----- Records for this task -----
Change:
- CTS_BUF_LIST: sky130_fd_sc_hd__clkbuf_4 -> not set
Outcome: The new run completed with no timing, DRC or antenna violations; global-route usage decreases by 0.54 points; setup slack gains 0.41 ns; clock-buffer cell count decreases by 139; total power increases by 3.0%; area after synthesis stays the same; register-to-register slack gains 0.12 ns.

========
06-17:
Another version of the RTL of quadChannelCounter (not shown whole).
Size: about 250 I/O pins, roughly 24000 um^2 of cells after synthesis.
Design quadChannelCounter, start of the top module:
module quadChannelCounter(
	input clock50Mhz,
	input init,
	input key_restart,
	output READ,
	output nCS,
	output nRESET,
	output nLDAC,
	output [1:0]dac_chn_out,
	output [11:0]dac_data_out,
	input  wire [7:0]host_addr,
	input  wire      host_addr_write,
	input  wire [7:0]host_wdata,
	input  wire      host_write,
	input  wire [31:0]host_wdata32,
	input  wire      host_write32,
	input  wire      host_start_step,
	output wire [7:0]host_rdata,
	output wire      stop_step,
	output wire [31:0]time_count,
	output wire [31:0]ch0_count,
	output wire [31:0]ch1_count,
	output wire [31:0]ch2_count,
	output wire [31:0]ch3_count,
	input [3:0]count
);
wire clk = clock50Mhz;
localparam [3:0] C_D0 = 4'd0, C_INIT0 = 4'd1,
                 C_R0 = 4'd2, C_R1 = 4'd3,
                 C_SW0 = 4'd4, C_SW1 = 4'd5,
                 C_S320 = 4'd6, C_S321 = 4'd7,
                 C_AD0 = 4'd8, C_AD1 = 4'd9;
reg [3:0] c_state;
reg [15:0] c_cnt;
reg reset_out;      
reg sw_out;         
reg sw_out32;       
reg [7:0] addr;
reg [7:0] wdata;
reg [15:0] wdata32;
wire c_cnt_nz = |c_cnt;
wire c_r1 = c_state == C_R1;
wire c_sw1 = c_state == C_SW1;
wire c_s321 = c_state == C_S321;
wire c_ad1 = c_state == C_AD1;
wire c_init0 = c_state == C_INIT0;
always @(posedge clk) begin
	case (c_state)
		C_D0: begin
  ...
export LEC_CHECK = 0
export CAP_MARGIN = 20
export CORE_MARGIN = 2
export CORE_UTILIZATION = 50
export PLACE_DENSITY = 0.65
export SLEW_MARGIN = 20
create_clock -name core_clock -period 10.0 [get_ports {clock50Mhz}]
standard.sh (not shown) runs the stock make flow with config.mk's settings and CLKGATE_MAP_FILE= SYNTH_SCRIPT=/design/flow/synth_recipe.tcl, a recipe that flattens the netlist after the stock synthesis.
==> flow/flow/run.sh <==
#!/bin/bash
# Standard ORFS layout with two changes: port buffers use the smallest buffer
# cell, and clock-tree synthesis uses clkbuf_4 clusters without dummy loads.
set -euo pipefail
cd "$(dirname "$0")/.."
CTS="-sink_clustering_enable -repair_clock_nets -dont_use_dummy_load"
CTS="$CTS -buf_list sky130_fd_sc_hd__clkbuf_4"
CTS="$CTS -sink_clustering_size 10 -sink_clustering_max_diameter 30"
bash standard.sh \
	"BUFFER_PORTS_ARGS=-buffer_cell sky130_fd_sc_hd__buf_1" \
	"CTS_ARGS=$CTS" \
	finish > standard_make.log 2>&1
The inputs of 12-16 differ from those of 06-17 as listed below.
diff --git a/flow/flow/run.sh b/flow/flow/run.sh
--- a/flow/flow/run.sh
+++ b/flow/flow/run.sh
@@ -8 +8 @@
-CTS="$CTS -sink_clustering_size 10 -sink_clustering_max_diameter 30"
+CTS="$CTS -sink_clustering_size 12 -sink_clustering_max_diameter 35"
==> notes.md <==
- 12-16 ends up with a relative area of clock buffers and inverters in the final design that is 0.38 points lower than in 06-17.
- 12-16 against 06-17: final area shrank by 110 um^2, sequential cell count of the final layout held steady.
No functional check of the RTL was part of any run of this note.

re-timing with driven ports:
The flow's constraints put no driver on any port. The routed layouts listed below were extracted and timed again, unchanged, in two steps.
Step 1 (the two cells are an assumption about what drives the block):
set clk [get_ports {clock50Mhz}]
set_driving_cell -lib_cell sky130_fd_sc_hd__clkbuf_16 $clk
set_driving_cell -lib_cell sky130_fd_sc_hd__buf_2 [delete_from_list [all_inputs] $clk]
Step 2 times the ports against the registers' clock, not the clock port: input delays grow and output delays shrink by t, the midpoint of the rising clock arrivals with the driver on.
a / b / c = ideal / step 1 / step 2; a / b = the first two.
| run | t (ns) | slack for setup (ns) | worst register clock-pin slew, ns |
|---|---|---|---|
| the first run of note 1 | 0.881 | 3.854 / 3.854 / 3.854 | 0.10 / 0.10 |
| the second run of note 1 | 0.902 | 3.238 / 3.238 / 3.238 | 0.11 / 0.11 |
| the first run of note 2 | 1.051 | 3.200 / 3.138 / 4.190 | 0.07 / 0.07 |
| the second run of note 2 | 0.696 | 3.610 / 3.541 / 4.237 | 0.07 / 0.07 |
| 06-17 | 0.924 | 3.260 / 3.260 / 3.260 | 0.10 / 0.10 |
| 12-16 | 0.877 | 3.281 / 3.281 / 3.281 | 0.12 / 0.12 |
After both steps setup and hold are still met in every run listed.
-----
## Activity
Your answer should be all lines from the data that contain "first".

## Response to the task
a / b / c = ideal / step 1 / step 2; a / b = the first two.
| the first run of note 1 | 0.881 | 3.854 / 3.854 / 3.854 | 0.10 / 0.10 |
| the first run of note 2 | 1.051 | 3.200 / 3.138 / 4.190 | 0.07 / 0.07 |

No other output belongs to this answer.